(Saved data entries)
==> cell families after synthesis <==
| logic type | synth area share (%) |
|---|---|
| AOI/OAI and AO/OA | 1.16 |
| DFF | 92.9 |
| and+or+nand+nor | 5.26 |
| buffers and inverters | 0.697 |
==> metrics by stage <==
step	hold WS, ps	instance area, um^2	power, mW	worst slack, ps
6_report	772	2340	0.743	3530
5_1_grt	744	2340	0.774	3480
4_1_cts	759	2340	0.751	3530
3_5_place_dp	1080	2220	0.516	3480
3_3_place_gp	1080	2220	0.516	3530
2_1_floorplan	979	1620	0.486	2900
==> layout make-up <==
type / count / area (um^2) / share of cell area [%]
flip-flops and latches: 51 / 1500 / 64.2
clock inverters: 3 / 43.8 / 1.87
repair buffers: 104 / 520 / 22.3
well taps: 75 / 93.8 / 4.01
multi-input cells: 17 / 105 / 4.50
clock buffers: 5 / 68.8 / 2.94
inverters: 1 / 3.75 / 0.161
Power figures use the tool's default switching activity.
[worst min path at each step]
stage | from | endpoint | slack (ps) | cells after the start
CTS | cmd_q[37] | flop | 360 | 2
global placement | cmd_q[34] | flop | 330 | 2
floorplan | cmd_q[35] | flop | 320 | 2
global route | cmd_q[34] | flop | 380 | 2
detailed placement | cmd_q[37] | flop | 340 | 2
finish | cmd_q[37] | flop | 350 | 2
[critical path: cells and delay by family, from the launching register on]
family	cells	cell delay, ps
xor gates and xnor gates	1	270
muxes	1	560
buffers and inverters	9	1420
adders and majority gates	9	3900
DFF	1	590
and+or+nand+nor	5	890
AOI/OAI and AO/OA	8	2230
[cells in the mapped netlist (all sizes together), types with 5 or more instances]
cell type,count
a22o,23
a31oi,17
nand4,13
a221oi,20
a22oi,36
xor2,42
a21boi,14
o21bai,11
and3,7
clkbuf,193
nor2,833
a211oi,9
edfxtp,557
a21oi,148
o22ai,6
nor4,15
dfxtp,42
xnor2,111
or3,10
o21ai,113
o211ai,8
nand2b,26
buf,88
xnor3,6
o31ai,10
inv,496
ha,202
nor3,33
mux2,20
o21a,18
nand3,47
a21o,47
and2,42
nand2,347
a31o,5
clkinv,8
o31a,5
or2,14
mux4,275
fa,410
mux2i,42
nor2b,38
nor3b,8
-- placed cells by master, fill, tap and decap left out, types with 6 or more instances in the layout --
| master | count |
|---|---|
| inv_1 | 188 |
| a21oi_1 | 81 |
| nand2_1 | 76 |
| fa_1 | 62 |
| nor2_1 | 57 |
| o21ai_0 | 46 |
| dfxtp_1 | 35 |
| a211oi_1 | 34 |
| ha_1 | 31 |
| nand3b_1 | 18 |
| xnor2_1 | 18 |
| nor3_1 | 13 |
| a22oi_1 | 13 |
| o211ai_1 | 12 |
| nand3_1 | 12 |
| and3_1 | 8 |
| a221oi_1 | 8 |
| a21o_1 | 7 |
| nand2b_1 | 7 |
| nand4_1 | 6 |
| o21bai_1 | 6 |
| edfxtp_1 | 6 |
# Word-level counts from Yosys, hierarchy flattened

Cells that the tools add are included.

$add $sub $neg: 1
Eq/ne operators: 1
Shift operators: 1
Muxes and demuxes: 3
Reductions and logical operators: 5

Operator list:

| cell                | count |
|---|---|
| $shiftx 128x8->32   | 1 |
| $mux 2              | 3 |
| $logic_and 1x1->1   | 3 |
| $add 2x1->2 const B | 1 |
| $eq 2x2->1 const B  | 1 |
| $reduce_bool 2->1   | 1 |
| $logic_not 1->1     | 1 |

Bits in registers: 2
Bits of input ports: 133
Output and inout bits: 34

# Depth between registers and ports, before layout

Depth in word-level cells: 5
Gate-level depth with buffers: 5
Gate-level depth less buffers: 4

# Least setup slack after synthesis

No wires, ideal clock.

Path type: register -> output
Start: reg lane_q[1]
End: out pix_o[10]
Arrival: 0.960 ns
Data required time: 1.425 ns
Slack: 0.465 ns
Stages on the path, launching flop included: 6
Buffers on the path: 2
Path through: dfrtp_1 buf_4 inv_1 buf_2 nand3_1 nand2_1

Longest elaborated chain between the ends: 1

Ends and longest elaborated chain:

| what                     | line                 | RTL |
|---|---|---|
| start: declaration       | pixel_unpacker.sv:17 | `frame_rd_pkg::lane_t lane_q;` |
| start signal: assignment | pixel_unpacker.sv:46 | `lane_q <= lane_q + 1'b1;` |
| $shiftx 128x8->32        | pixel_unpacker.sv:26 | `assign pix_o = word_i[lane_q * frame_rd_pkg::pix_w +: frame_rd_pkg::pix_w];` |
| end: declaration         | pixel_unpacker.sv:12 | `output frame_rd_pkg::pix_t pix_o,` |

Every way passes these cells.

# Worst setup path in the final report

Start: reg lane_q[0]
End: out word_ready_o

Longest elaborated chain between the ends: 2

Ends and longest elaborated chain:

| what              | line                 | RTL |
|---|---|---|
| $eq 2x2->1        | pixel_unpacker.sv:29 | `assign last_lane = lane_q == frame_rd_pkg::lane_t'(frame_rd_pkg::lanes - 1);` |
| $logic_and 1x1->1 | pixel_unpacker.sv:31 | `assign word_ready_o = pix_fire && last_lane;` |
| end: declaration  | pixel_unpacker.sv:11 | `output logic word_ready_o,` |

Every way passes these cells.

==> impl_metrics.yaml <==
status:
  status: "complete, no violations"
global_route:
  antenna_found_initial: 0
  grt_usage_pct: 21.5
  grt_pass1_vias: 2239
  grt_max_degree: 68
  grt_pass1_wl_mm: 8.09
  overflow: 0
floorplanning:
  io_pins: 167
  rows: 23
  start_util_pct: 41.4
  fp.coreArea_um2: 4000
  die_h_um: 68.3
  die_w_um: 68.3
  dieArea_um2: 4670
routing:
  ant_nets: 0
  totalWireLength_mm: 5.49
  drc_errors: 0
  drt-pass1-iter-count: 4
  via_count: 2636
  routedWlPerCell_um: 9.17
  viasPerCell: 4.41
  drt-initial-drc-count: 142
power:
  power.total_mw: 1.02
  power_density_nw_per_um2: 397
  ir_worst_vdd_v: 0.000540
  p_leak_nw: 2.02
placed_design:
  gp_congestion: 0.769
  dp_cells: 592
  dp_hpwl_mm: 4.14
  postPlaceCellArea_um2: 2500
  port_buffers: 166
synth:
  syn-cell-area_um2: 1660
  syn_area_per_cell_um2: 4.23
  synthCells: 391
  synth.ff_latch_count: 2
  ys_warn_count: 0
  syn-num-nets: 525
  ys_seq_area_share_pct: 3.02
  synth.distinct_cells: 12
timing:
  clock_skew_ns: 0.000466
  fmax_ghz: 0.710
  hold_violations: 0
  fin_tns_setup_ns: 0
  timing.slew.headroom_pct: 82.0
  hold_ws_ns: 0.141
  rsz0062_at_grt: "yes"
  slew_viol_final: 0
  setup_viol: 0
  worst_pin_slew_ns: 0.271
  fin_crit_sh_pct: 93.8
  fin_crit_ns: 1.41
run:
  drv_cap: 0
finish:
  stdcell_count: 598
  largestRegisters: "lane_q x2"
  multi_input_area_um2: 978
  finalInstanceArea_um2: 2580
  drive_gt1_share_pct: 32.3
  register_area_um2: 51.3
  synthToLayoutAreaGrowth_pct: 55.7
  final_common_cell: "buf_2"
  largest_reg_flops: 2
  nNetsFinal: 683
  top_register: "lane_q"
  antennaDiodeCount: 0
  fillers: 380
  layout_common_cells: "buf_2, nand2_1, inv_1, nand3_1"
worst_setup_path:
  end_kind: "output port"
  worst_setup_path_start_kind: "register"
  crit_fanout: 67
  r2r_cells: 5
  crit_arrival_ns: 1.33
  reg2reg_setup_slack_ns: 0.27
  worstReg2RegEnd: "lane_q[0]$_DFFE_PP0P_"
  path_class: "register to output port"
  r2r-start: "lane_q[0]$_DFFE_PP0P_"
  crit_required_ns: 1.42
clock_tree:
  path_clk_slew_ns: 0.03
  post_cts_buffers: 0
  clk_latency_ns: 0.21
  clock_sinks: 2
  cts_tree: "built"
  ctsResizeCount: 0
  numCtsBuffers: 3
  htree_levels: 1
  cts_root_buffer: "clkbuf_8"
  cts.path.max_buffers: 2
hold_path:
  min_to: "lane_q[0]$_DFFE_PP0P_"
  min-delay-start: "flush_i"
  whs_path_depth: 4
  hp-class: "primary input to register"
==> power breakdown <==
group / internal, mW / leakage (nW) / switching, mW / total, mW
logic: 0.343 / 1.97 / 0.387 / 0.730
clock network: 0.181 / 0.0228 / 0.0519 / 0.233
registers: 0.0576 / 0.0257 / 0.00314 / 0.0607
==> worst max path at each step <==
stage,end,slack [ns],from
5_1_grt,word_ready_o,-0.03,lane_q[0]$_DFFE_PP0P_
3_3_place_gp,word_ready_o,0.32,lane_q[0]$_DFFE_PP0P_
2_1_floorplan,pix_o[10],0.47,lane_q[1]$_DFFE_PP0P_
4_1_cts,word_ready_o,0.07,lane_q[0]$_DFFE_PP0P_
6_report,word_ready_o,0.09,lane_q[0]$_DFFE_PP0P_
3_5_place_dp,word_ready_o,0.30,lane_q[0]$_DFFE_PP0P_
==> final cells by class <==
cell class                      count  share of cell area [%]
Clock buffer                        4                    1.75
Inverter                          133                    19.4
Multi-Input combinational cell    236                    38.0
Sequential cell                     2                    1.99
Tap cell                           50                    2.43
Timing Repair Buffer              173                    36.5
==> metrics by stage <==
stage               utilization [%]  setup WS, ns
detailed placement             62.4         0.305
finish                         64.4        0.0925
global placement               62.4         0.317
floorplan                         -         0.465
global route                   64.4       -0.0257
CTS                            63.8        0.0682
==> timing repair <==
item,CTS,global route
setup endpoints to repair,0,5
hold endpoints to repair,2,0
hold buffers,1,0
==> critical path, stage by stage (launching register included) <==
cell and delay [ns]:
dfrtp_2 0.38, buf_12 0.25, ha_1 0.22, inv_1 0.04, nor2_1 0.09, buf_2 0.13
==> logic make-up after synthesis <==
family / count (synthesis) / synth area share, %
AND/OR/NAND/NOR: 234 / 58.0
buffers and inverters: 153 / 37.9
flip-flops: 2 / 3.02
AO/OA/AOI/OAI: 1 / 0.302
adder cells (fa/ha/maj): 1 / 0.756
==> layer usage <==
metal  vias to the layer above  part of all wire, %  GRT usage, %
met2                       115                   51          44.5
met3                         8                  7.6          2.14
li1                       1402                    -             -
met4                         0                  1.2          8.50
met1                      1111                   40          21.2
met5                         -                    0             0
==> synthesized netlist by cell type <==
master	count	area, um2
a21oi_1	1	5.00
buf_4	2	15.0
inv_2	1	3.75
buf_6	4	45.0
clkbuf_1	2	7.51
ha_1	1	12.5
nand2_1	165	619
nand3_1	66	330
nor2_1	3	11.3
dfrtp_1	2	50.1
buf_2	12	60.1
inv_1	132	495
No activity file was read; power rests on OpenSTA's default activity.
<file path="src/logic/frame_rd_pkg.sv">
// sizes, vector types, AXI read structs and reader states shared by every frame reader block
`default_nettype none

package frame_rd_pkg;

	// ------------------------------
	// bus and pixel sizes
	// ------------------------------
	localparam int addr_w = 32;
	localparam int beat_w = 128;
	localparam int pix_w = 32;
	// pixels per beat, lowest lane goes out first
	localparam int lanes = beat_w / pix_w;
	localparam int lane_w = $clog2(lanes);

	// fixed-length INCR bursts, 16 beats of 16 bytes
	localparam int burst_len = 16;
	localparam int burst_bytes = burst_len * beat_w / 8;
	localparam int axi_size = 4;
	localparam logic [1:0] burst_incr = 2'b01;

	// line FIFO holds four bursts
	localparam int fifo_depth = 64;
	localparam int fifo_aw = $clog2(fifo_depth);
	localparam int cnt_w = fifo_aw + 1;

	// quiet time after a frame start before the first request
	localparam int settle_cycles = 31;
	localparam int settle_w = $clog2(settle_cycles + 1);

	// ------------------------------
	// vector types
	// ------------------------------
	typedef logic [addr_w-1:0] addr_t;
	typedef logic [beat_w-1:0] beat_t;
	typedef logic [pix_w-1:0] pix_t;
	typedef logic [lane_w-1:0] lane_t;
	typedef logic [fifo_aw-1:0] fifo_ptr_t;
	typedef logic [cnt_w-1:0] fifo_cnt_t;
	typedef logic [settle_w-1:0] settle_t;

	// read address channel, 45 bits
	typedef struct packed {
		addr_t addr;
		logic [7:0] len;
		logic [2:0] size;
		logic [1:0] burst;
	} axi_ar_t;

	// read data channel, 131 bits
	typedef struct packed {
		beat_t data;
		logic [1:0] resp;
		logic last;
	} axi_r_t;

	typedef enum logic [1:0] {rd_idle, rd_settle, rd_addr, rd_data} rd_state_e;

endpackage

`default_nettype wire

</file>
<file path="src/logic/axi_burst_reader.sv">
// AXI4 read master that restarts on vsync fall, settles, then fetches the frame burst by burst
`default_nettype none

module axi_burst_reader (
	input  wire                          axi_clk,
	input  wire                          r_rfifo_rst,
	input  wire frame_rd_pkg::addr_t     base_addr_i,
	input  wire frame_rd_pkg::addr_t     end_addr_i,
	input  wire                          vsync_i,
	input  wire                          arready_i,
	input  wire frame_rd_pkg::axi_r_t    r_i,
	input  wire                          rvalid_i,
	input  wire                          burst_room_i,
	output frame_rd_pkg::axi_ar_t        ar_o,
	output logic                         arvalid_o,
	output frame_rd_pkg::beat_t          beat_o,
	output logic                         beat_valid_o,
	output logic                         flush_o
);

	frame_rd_pkg::rd_state_e state_q;
	frame_rd_pkg::settle_t settle_q;
	// byte offset of the next burst inside the frame
	frame_rd_pkg::addr_t offset_q;
	// address held steady while arvalid is up
	frame_rd_pkg::addr_t ar_addr_q;
	frame_rd_pkg::addr_t next_addr;
	logic vsync_q;
	logic vsync_fall;
	// a burst is requested and its last beat not yet seen
	logic pend_q;
	// outstanding burst belongs to the previous frame
	logic stale_q;
	logic ar_fire;
	logic r_done;
	logic req_go;
	logic ar_load;

	// ------------------------------
	// frame start
	// ------------------------------
	assign vsync_fall = vsync_q & ~vsync_i;

	// flush comes one cycle after the edge is seen
	always_ff @(posedge axi_clk or posedge r_rfifo_rst) begin
		if (r_rfifo_rst) begin
			vsync_q <= 1'b0;
			flush_o <= 1'b0;
		end else begin
			vsync_q <= vsync_i;
			flush_o <= vsync_fall;
		end
	end

	// ------------------------------
	// request control
	// ------------------------------
	assign ar_fire = arvalid_o & arready_i;
	// rready is tied high, so every rvalid beat is taken
	assign r_done = rvalid_i & r_i.last;
	assign next_addr = base_addr_i + offset_q;
	// room for a whole burst, window not exhausted, nothing in flight
	assign req_go = burst_room_i && (next_addr < end_addr_i) && !pend_q;
	assign ar_load = (state_q == frame_rd_pkg::rd_idle) && req_go && !flush_o;

	always_ff @(posedge axi_clk or posedge r_rfifo_rst) begin
		if (r_rfifo_rst) begin
			// reset behaves like a frame start
			state_q <= frame_rd_pkg::rd_settle;
			settle_q <= frame_rd_pkg::settle_t'(frame_rd_pkg::settle_cycles);
			arvalid_o <= 1'b0;
			pend_q <= 1'b0;
			stale_q <= 1'b0;
		end else begin
			// arvalid drops only on the handshake, even across a flush
			if (ar_fire) begin
				arvalid_o <= 1'b0;
			end
			if (r_done) begin
				pend_q <= 1'b0;
				stale_q <= 1'b0;
			end else if (flush_o && pend_q) begin
				stale_q <= 1'b1;
			end

			if (flush_o) begin
				state_q <= frame_rd_pkg::rd_settle;
				settle_q <= frame_rd_pkg::settle_t'(frame_rd_pkg::settle_cycles);
			end else begin
				case (state_q)
					frame_rd_pkg::rd_settle: begin
						if (settle_q == '0) begin
							state_q <= frame_rd_pkg::rd_idle;
						end else begin
							settle_q <= settle_q - 1'b1;
						end
					end
					frame_rd_pkg::rd_idle: begin
						if (ar_load) begin
							arvalid_o <= 1'b1;
							pend_q <= 1'b1;
							state_q <= frame_rd_pkg::rd_addr;
						end
					end
					frame_rd_pkg::rd_addr: begin
						// wait for the slave to take the address
						if (ar_fire) begin
							state_q <= frame_rd_pkg::rd_data;
						end
					end
					frame_rd_pkg::rd_data: begin
						// one burst outstanding, done on last
						if (r_done) begin
							state_q <= frame_rd_pkg::rd_idle;
						end
					end
					default: begin
						state_q <= frame_rd_pkg::rd_idle;
					end
				endcase
			end
		end
	end

	// offset restarts at the base on every frame
	always_ff @(posedge axi_clk or posedge r_rfifo_rst) begin
		if (r_rfifo_rst) begin
			offset_q <= '0;
		end else if (flush_o) begin
			offset_q <= '0;
		end else if (ar_fire && !stale_q) begin
			offset_q <= offset_q + frame_rd_pkg::addr_t'(frame_rd_pkg::burst_bytes);
		end
	end

	always_ff @(posedge axi_clk) begin
		if (ar_load) begin
			ar_addr_q <= next_addr;
		end
	end

	assign ar_o = '{
		addr: ar_addr_q,
		len: 8'(frame_rd_pkg::burst_len - 1),
		size: 3'(frame_rd_pkg::axi_size),
		burst: frame_rd_pkg::burst_incr
	};

	// ------------------------------
	// beat forwarding
	// ------------------------------
	// beats of an old-frame burst are dropped here
	always_ff @(posedge axi_clk or posedge r_rfifo_rst) begin
		if (r_rfifo_rst) begin
			beat_valid_o <= 1'b0;
		end else begin
			beat_valid_o <= rvalid_i && !stale_q && !flush_o;
		end
	end

	always_ff @(posedge axi_clk) begin
		if (rvalid_i) begin
			beat_o <= r_i.data;
		end
	end

endmodule

`default_nettype wire

</file>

• PROBLEM TO SOLVE:
In the entries above, find the line with "a21o_1 | 7 |" and the line with "Bits of input ports: 133", then set down exactly those two and every line between them, nothing else.

• ANSWER TO THIS PROBLEM:
| a21o_1 | 7 |
| nand2b_1 | 7 |
| nand4_1 | 6 |
| o21bai_1 | 6 |
| edfxtp_1 | 6 |
# Word-level counts from Yosys, hierarchy flattened

Cells that the tools add are included.

$add $sub $neg: 1
Eq/ne operators: 1
Shift operators: 1
Muxes and demuxes: 3
Reductions and logical operators: 5

Operator list:

| cell                | count |
|---|---|
| $shiftx 128x8->32   | 1 |
| $mux 2              | 3 |
| $logic_and 1x1->1   | 3 |
| $add 2x1->2 const B | 1 |
| $eq 2x2->1 const B  | 1 |
| $reduce_bool 2->1   | 1 |
| $logic_not 1->1     | 1 |

Bits in registers: 2
Bits of input ports: 133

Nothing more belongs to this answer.